J. Med. Invest. 47:76-79, 2000
Keywords:neuropathology, hypoglossal nucleus, asphyxia, neuronal damage, immunohistochemistry
INTRODUCTION
Several nuclei in the brain stem are known to play important roles in supporting human life. However, the relationship between neuronal damage to the nuclei of the brain stem and the cause of death is not yet fully understood. We studied nuclei of the brain stem in forensic autopsy cases using immuno-histochemical techniques (1, 2). Neuronal changes in the hypoglossal nucleus (HN) were observed especially in asphyxia. To elucidate the relationship between asphyxia and the HN, we investigated changes of hypoglossal neurons immunohistochemi-cally and statistically.
MATERIALS AND METHODS
Twenty-seven forensic autopsy cases were divided into 4 groups based on the cause of death. Group A included cases of hanging, ligature strangulation and manual strangulation (8 cases);Group B, smothering and choking (6 cases);Group C, drown-ing (10 cases);Group D, respiratory failure (3cases) including asthma, pleurisy and pulmonary thromboembolism.
The brain was fixed with phosphate-buffered for-malin, and the brain stem was horizontally dissected at the level of the obex, then embedded in paraffin, and sectioned at 4μm. The sections were stained with antibodies against microtubule-associated protein 2 (MAP2) (Amersham, GB), muscarinic acetylcholine receptor (mAChR) (Transduction Laboratories, USA), c-fos gene product (c-Fos) (Medac, GFR) or 72 kD heat-shock protein (HSP70) (Amersham, GB). Immunoreactions were then detected by the streptoavidin-biotin method (LSAB kit, Dako, Denmark). In addition, conventional stains such as hematoxylin-eosin (HE) and Kluver-Barrera were carried out to examine the morphological changes in the neurons.
To obviate the effects of postmortem changes, cases more than 24 hours postmortem duration showing no or little MAP2 immunoreactivity were excluded (3).
Immunoreactivities of neurons in the hypoglossal nucleus were examined. The percentage of immuno-positive neurons in total neurons was determined by counting neurons using a light microscope. Differences among percentages were analyzed by a non-parametric two-way ANOVA.
RESULTS
Significant morphological changes in neurons, such as shrinkage and loss, were not observed in any of the 24 cases. There was no correlation be-tween the rate of immunoreactivity in cells and amount of time postmortem or survival duration in our cases.
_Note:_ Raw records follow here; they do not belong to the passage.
--- src/rtl/ckd_counter.sv ---
module ckd_counter #(
    parameter int W = 4
) (
    input  logic         clk,
    input  logic         rst,
    output logic [W-1:0] cnt_o,
    output logic [W-1:0] cnt_next_o,
    output logic         wrap_o
);
    typedef struct packed {
        logic [W-1:0] cnt;
    } state_t;

    state_t s_d, s_q;

    always_comb begin
        s_d = s_q;
        if (rst) begin
            s_d.cnt = '0;
        end else begin
            s_d.cnt = s_q.cnt + 1'b1;
        end
    end

    always_ff @(posedge clk) begin
        s_q <= s_d;
    end

    assign cnt_o      = s_q.cnt;
    assign cnt_next_o = s_d.cnt;
    assign wrap_o     = (s_q.cnt == {W{1'b1}});
endmodule

--- src/rtl/ckd_cfg.sv ---
module ckd_cfg
    import clkdiv_pkg::*;
#(
    parameter int CNT_W  = 4,
    parameter int FAST_W = 3,
    parameter int FINE_W = 4,
    localparam int WORD_W = CNT_W + FINE_W
) (
    input  logic              clk,
    input  logic              rst,
    input  logic              wr,
    input  logic              sel,
    input  logic [WORD_W-1:0] word,
    output logic [CNT_W-1:0]  slow_coarse_o,
    output logic [FINE_W-1:0] slow_fine_o,
    output logic [FAST_W-1:0] fast_coarse_o,
    output logic [FINE_W-1:0] fast_fine_o
);
    typedef struct packed {
        logic [CNT_W-1:0]  slow_coarse;
        logic [FINE_W-1:0] slow_fine;
        logic [FAST_W-1:0] fast_coarse;
        logic [FINE_W-1:0] fast_fine;
    } state_t;

    state_t    s_d, s_q;
    chan_sel_e tgt;

    assign tgt = chan_sel_e'(sel);

    always_comb begin
        s_d = s_q;
        if (rst) begin
            s_d = '0;
        end else if (wr) begin
            if (tgt == CH_SLOW) begin
                s_d.slow_coarse = word[WORD_W-1:FINE_W];
                s_d.slow_fine   = word[FINE_W-1:0];
            end else begin
                s_d.fast_coarse = word[FINE_W+FAST_W-1:FINE_W];
                s_d.fast_fine   = word[FINE_W-1:0];
            end
        end
    end

    always_ff @(posedge clk) begin
        s_q <= s_d;
    end

    assign slow_coarse_o = s_q.slow_coarse;
    assign slow_fine_o   = s_q.slow_fine;
    assign fast_coarse_o = s_q.fast_coarse;
    assign fast_fine_o   = s_q.fast_fine;
endmodule
==> config.mk <==
export PLATFORM = sky130hd
export DESIGN_NAME = dma_chan_regs
export DESIGN_NICKNAME = d
export VERILOG_FILES = /design/src/rtl/dma_chan_regs.sv
export SDC_FILE = /design/constraint.sdc
export NUM_CORES = 1
export LEC_CHECK = 0
export ABC_AREA = 1
export CORE_MARGIN = 3
export CORE_UTILIZATION = 45
export CTS_CLUSTER_DIAMETER = 200
export CTS_CLUSTER_SIZE = 12
export DETAILED_ROUTE_END_ITERATION = 8
export PLACE_DENSITY = 0.6
export SLEW_MARGIN = 20
export SYNTH_ARGS = -nofsm -noshare
export SYNTH_HDL_FRONTEND = slang
export SYNTH_SLANG_ARGS = --single-unit
==> constraint.sdc <==
create_clock -name clk -period 3.8 [get_ports clk]
set_clock_uncertainty 0.15 [all_clocks]
set_input_delay 1.14 -clock clk [delete_from_list [all_inputs] [get_ports clk]]
set_output_delay 1.14 -clock clk [all_outputs]
set_load 0.1 [all_outputs]
==> src/rtl/dma_chan_regs.sv <==
module dma_chan_regs #(
  parameter int NCH = 4,
  parameter int AW = 32,
  parameter int CW = 16,
  parameter logic [NCH-1:0] WIDE_CH = 4'b1010
) (
  input  logic            clk,
  input  logic            rst_n,
  input  logic            wr_en,
  input  logic            wide,
  input  logic [3:0]      addr,
  input  logic [15:0]     wr_data,
  output logic [15:0]     rd_data,
  input  logic [NCH-1:0]  ube,
  output logic [2*NCH-1:0] dir_o,
  output logic [NCH-1:0]  dec_o
);
  localparam int SW = $clog2(NCH);

  logic [AW-1:0] cur_adr [NCH];
  logic [AW-1:0] bas_adr [NCH];
  logic [CW-1:0] cur_cnt [NCH];
  logic [CW-1:0] bas_cnt [NCH];
  logic [7:0]    mode_q  [NCH];
  logic [NCH-1:0] fc, fb;
  logic [15:0]   cmd_q;
  logic [SW-1:0] sel_q;
  logic          base_q;

  logic [2:0] word;
  logic w_cnt, w_alo, w_ahi, w_cmd, byte_acc;
  logic sel_hit, cnt_hit, adr_hit, mode_hit, cmd_hit, fix;

  assign word     = addr[3:1];
  assign w_cnt    = wide && word == 3'd1;
  assign w_alo    = wide && word == 3'd2;
  assign w_ahi    = wide && word == 3'd3;
  assign w_cmd    = wide && word == 3'd5;
  assign byte_acc = !(w_cnt || w_alo || w_ahi || w_cmd);
  assign sel_hit  = byte_acc && addr == 4'h0;
  assign cnt_hit  = w_cnt || (byte_acc && word == 3'd1);
  assign adr_hit  = w_alo || w_ahi || (byte_acc && addr[3:2] == 2'b01);
  assign mode_hit = byte_acc && addr == 4'h8;
  assign cmd_hit  = w_cmd || (byte_acc && word == 3'd5);
  assign fix      = WIDE_CH[sel_q] && !ube[sel_q];

  logic [AW-1:0] nxt_ca, nxt_ba;
  logic [CW-1:0] nxt_cc, nxt_bc;

  always_comb begin
    nxt_ca = cur_adr[sel_q];
    nxt_ba = bas_adr[sel_q];
    if (w_alo) begin
      nxt_ca[15:0] = wr_data;
      nxt_ba[15:0] = wr_data;
    end else if (w_ahi) begin
      nxt_ca[31:16] = wr_data;
      nxt_ba[31:16] = wr_data;
    end else begin
      nxt_ca[{addr[1:0], 3'b000} +: 8] = wr_data[7:0];
      nxt_ba[{addr[1:0], 3'b000} +: 8] = wr_data[7:0];
    end
    nxt_cc = cur_cnt[sel_q];
    nxt_bc = bas_cnt[sel_q];
    if (w_cnt) begin
      nxt_cc = wr_data;
      nxt_bc = wr_data;
    end else begin
      nxt_cc[{addr[0], 3'b000} +: 8] = wr_data[7:0];
      nxt_bc[{addr[0], 3'b000} +: 8] = wr_data[7:0];
    end
  end

  always_ff @(posedge clk or negedge rst_n) begin
    if (!rst_n) begin
      for (int i = 0; i < NCH; i++) begin
        cur_adr[i] <= '0;
        bas_adr[i] <= '0;
        cur_cnt[i] <= '0;
        bas_cnt[i] <= '0;
        mode_q[i]  <= '0;
      end
      fc     <= '0;
      fb     <= '0;
      cmd_q  <= '0;
      sel_q  <= '0;
      base_q <= 1'b0;
    end else if (wr_en) begin
      if (sel_hit) begin
        sel_q  <= wr_data[SW-1:0];
        base_q <= wr_data[2];
      end
      if (cmd_hit) begin
        if (w_cmd) cmd_q <= wr_data;
        else       cmd_q[{addr[0], 3'b000} +: 8] <= wr_data[7:0];
      end
      if (adr_hit) begin
        bas_adr[sel_q] <= nxt_ba;
        if (!base_q) cur_adr[sel_q] <= nxt_ca;
      end
      if (cnt_hit) begin
        bas_cnt[sel_q] <= nxt_bc;
        fb[sel_q] <= 1'b1;
        if (!base_q) begin
          cur_cnt[sel_q] <= nxt_cc;
          fc[sel_q] <= 1'b1;
        end
      end
      if (mode_hit) begin
        mode_q[sel_q] <= wr_data[7:0];
        fc[sel_q] <= 1'b0;
        fb[sel_q] <= 1'b0;
        if (fix) begin
          if (fc[sel_q]) cur_cnt[sel_q] <= cur_cnt[sel_q] << 1;
          if (fb[sel_q]) bas_cnt[sel_q] <= bas_cnt[sel_q] << 1;
        end
      end
    end
  end

  genvar c;
  generate
    for (c = 0; c < NCH; c++) begin : g_mode_out
      assign dir_o[2*c +: 2] = mode_q[c][3:2];
      assign dec_o[c]        = mode_q[c][5];
    end
  endgenerate

  logic [AW-1:0] ra;
  logic [CW-1:0] rc;
  logic [7:0]    rbyte, sel_byte;

  assign ra       = base_q ? bas_adr[sel_q] : cur_adr[sel_q];
  assign rc       = base_q ? bas_cnt[sel_q] : cur_cnt[sel_q];
  assign sel_byte = (8'(base_q) << 3) | (8'(1) << sel_q);

  always_comb begin
    case (addr)
      4'h0:    rbyte = sel_byte;
      4'h2:    rbyte = rc[7:0];
      4'h3:    rbyte = rc[15:8];
      4'h4:    rbyte = ra[7:0];
      4'h5:    rbyte = ra[15:8];
      4'h6:    rbyte = ra[23:16];
      4'h7:    rbyte = ra[31:24];
      4'h8:    rbyte = mode_q[sel_q];
      4'hA:    rbyte = cmd_q[7:0];
      4'hB:    rbyte = cmd_q[15:8];
      default: rbyte = 8'h00;
    endcase
    if (w_cnt)      rd_data = rc;
    else if (w_alo) rd_data = ra[15:0];
    else if (w_ahi) rd_data = ra[31:16];
    else if (w_cmd) rd_data = cmd_q;
    else            rd_data = {8'h00, rbyte};
  end

  p_keep_hi_r3: assert property (@(posedge clk) disable iff (!rst_n)
    wr_en && w_alo |=> bas_adr[sel_q][31:16] == $past(bas_adr[sel_q][31:16]));

  p_keep_lo_r3: assert property (@(posedge clk) disable iff (!rst_n)
    wr_en && w_ahi |=> bas_adr[sel_q][15:0] == $past(bas_adr[sel_q][15:0]));

  p_base_only_r5: assert property (@(posedge clk) disable iff (!rst_n)
    wr_en && base_q && adr_hit |=> $stable(cur_adr[sel_q]));

  p_cnt_mark_r6: assert property (@(posedge clk) disable iff (!rst_n)
    wr_en && cnt_hit |=> fb[sel_q]);

  p_mark_clear_r8: assert property (@(posedge clk) disable iff (!rst_n)
    wr_en && mode_hit |=> !fc[sel_q] && !fb[sel_q]);

  p_double_r8: assert property (@(posedge clk) disable iff (!rst_n)
    wr_en && mode_hit && fix && fc[sel_q] |=> cur_cnt[sel_q] == {$past(cur_cnt[sel_q][CW-2:0]), 1'b0});

  p_hi_zero_r10: assert property (@(posedge clk) disable iff (!rst_n)
    byte_acc |-> rd_data[15:8] == 8'h00);
endmodule

==> impl_metrics.ini <==
[drt]
wl_per_cell_microns = 21.7
firstDrtPassIters = 6
drtIter0Drc = 2960
routed_wl_microns = 104000
route.detailed.drc = 0
vias_per_cell = 5.56
ant_nets = 0
vias = 26600

[synthesis]
synthTopCellsByArea = dfrtp_1 43%, nand2_1 28%, o21ai_0 6.9%
muxShareOfSynthArea_pct = 0
synth_top_area_share_pct = 43.1
synth_top_cell_by_area = dfrtp_1
seq_area_frac_synth_pct = 43.1
synth_compound_area_share_pct = 13.1
syn_inst = 3835
yosys_warnings = 0
synthArstFlopShare_pct = 100
synthDistinctLibCells = 40
synthAdderAreaFrac_pct = 0.195
yosysMostFrequentCell = nand2_1
synth_simple_gate_area_share_pct = 36.8
avgSynthCellArea_sq_um = 6.70
synth_top_family_by_area = simple AND/OR/NAND/NOR gates
synth_flop_cell = dfrtp_1
synth_edf_count = 0
synth-seq-cells = 443
yosys.area_share.xor_xnor_pct = 0
synthesis.nets = 3867
synthTopCellsByCount = 1893 x nand2_1, 443 x dfrtp_1, 353 x o21ai_0, 247 x nand3_1, 157 x nor2_1
synthesis.area_sq_um = 25700

[cts]
clock_latency_ns = 0.59
cts_tree = yes
cts.clk_slew.worst_paths_ns = 0.06
cts_buffer_depth = 3
numCtsBuffers = 42
cts-htree-levels = 2
clockRootBuffer = clkbuf_16
clock_sinks = 443

[global_routing]
grt_pass1_vias = 24700
grt_pass1_wl_microns = 157000
track_usage_pct = 34.4
grt_max_degree = 81
antenna_found_initial = 1
gr-total-overflow = 0

[die]
initial_utilization_pct = 46.0
die_area_sq_um = 60000
die_x_microns = 245
io_pins = 56
fp.dieH_microns = 245
fp.coreArea_sq_um = 55800
num_rows = 86

[timing]
max_clock_freq_mhz = 234
fin_ws_ns = -0.470
fin_crit_ns = 4.27
rsz0062_at_grt = true
hold_violations = 0
maxSlewViolCount = 0
worstMarginPinSlew_ns = 0.998
period_share_pct = 112
slew_headroom_pct = 33.0
setup_viol = 16

[critical_path]
crit_path_end = rd_data[4]
crit_required_ns = 2.51
critPathKind = flop to output pin
cp-start-kind = flop
crit_path_end_kind = output pin
cp.arrival_ns = 2.98
startpoint = sel_q[0]
reg2regPathDepth = 11
regToRegEndpoint = bas_cnt[10]
reg2reg_slack_ns = 1.10
regToRegStartpoint = sel_q[0]
crit_fanout = 30

[power]
pwr-share-seq_pct = 36.9
leakage_nw = 16.3
netSwitchingFraction_pct = 41.5
power_frac_comb_pct = 41.3
pwr-share-clk_pct = 21.7
p_switching_mw = 7.31
total_power_mw = 17.6
ir_drop_uv = 394
power_density_nw_per_um2 = 559
cellInternalPower_mw = 10.3

[finish]
drive_gt1_share_pct = 16.2
final_nets = 4056
fin_util_pct = 56.5
syn_to_final_growth_pct = 22.9

[placed_design]
dpl.hpwl_microns = 74600
io_buffers = 53
gp_congestion = 1.01

[outcome]
status = finished with violations
failed_checks = negative setup slack

[flow_run]
max-cap-violations = 0

[min_path]
holdPathStages = 2
holdCritPathClass = flop to flop
==> cell type report <==
| type | count | area [sq um] |
|---|---|---|
| clock buffer | 45 | 1060 |
| clock inverter | 3 | 33.8 |
| tap | 748 | 936 |
| antenna | 1 | 2.50 |
| sequential | 443 | 11100 |
| timing repair buffer | 381 | 3890 |
| multi-input combinational | 3004 | 13900 |
| fill | 5437 | 24300 |
| inverter | 152 | 613 |
==> sequential cells by signal, summed over array words and instances (netlist names), 2 cells and up <==
register / cells
fc: 4
dec_o: 4
sel_q: 2
fb: 4
dir_o: 8
cur_adr: 128
bas_adr: 128
cmd_q: 16
bas_cnt: 64
cur_cnt: 64
mode_q: 20
==> repair_timing <==
item	4_1_cts	5_1_grt
setup buffers	10	4
hold buffers	0	0
resized for setup	187	31
endpoints found under the setup margin	16	16
pin swaps	51	14
cloned	3	0
==> worst max-delay path, cell delays in order, from the launching register on <==
cell and delay (ns):
dfrtp_4 0.58, buf_12 0.20, buf_12 0.17, nand2_1 0.07
nand2_1 0.06, nand2_1 0.07, nand3_1 0.21, nand3_1 0.15
nand2_1 0.10, nor2_4 0.11, nand2_1 0.07, nand2_1 0.06
nand2_1 0.04, nand2_1 0.06, nand2_1 0.06, nand2_2 0.11
nand2_8 0.06, buf_12 0.16
==> through the flow <==
stage	TNS [ns]	cells	hold slack [ns]	area, sq um	worst slack (ns)
CTS	-4.58	4773	0.332	31400	-0.445
global route	-6.10	4776	0.339	31600	-0.586
global placement	-31.72	4712	0.312	29400	-0.948
floorplan	0	3835	0.299	26100	0.00290
detailed placement	-36.51	4712	0.315	29400	-0.942
finish	-4.34	4777	0.326	31600	-0.470
==> per-layer routing <==
metal | wire [microns] | vias to the layer above | global-route usage, %
met1 | 46000 | 12500 | 50.5
met5 | 0 | - | 0
li1 | - | 12600 | -
met3 | 10200 | 210 | 7.47
met2 | 43800 | 1239 | 50.3
met4 | 3870 | 0 | 11.8
==> cells in the final DEF (no fill, tap or decap), types with 7 or more instances in the layout <==
cell type and count:
o2111ai_4 7, o21ai_2 7, nand3_2 73, a21oi_1 131, dfrtp_1 440, nor2_1 137, inv_1 115, o21ai_1 83
nor2_4 25, buf_4 268, clkbuf_16 42, nor2_2 17, o22ai_1 11, nand3_1 161, a21oi_2 8, nand2_1 1854
buf_12 62, and2_1 22, buf_6 20, nand2_2 34, nand2_8 9, o211ai_1 9, clkdlybuf4s50_1 19, nand3_4 13
a22oi_1 15, inv_2 28, o21ai_0 352
==> power groups by stage <==
stage | Combinational, mW | Sequential [mW] | Clock [mW]
6_report | 7.29 | 6.51 | 3.83
5_1_grt | 7.92 | 6.64 | 4.08
4_1_cts | 7.09 | 6.50 | 3.91
3_5_place_dp | 6.79 | 6.56 | 0
3_3_place_gp | 6.77 | 6.55 | 0
2_1_floorplan | 4.06 | 6.37 | 0
==> cell families after synthesis <==
family | Yosys count
flip-flops | 443
AO/OA/AOI/OAI | 638
adder cells (fa/ha/maj) | 4
AND/OR/NAND/NOR | 2362
buffers and inverters | 388
==> worst min-delay path by stage <==
| stage | startpoint | end | slack [ns] |
|---|---|---|---|
| CTS | bas_adr[106] | bas_adr[106] | 0.33 |
| global route | bas_adr[103] | bas_adr[103] | 0.34 |
| finish | bas_adr[72] | bas_adr[72] | 0.33 |
| global placement | bas_adr[46] | bas_adr[46] | 0.31 |
| detailed placement | bas_adr[121] | bas_adr[121] | 0.32 |
| floorplan | cur_adr[32] | cur_adr[32] | 0.30 |
Note: power is estimated with default switching activity, not from simulation.
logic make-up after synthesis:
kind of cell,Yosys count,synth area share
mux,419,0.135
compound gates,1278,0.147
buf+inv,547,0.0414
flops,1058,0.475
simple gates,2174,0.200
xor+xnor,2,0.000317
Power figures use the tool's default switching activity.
The percentage of MAP2-positive neurons was more than 78% in each group (Table1). Immuno-reactivity to mAChR was more than 80% of neurons (Table1).
The number of HSP70-positive neurons in drown-ing victims was significantly higher than other groups (53.0±5.1%) (Figs. 1a and 2). A high rate of c-Fos expression was also observed in drowning(58.8±5.0%) (Figs. 1b and 2).
DISCUSSION
MAP2, a cytoskeletal protein of the neuron, is a marker of neuronal damage, and alteration in the immunostaining of this protein was generally observed prior to morphological changes (4, 5). Muscarinic AChR is localized on the cell membrane and medi-ates the action of neurotransmitter ACh. In this study, mAChR was used as a marker of the neuronal membrane and ACh signaling.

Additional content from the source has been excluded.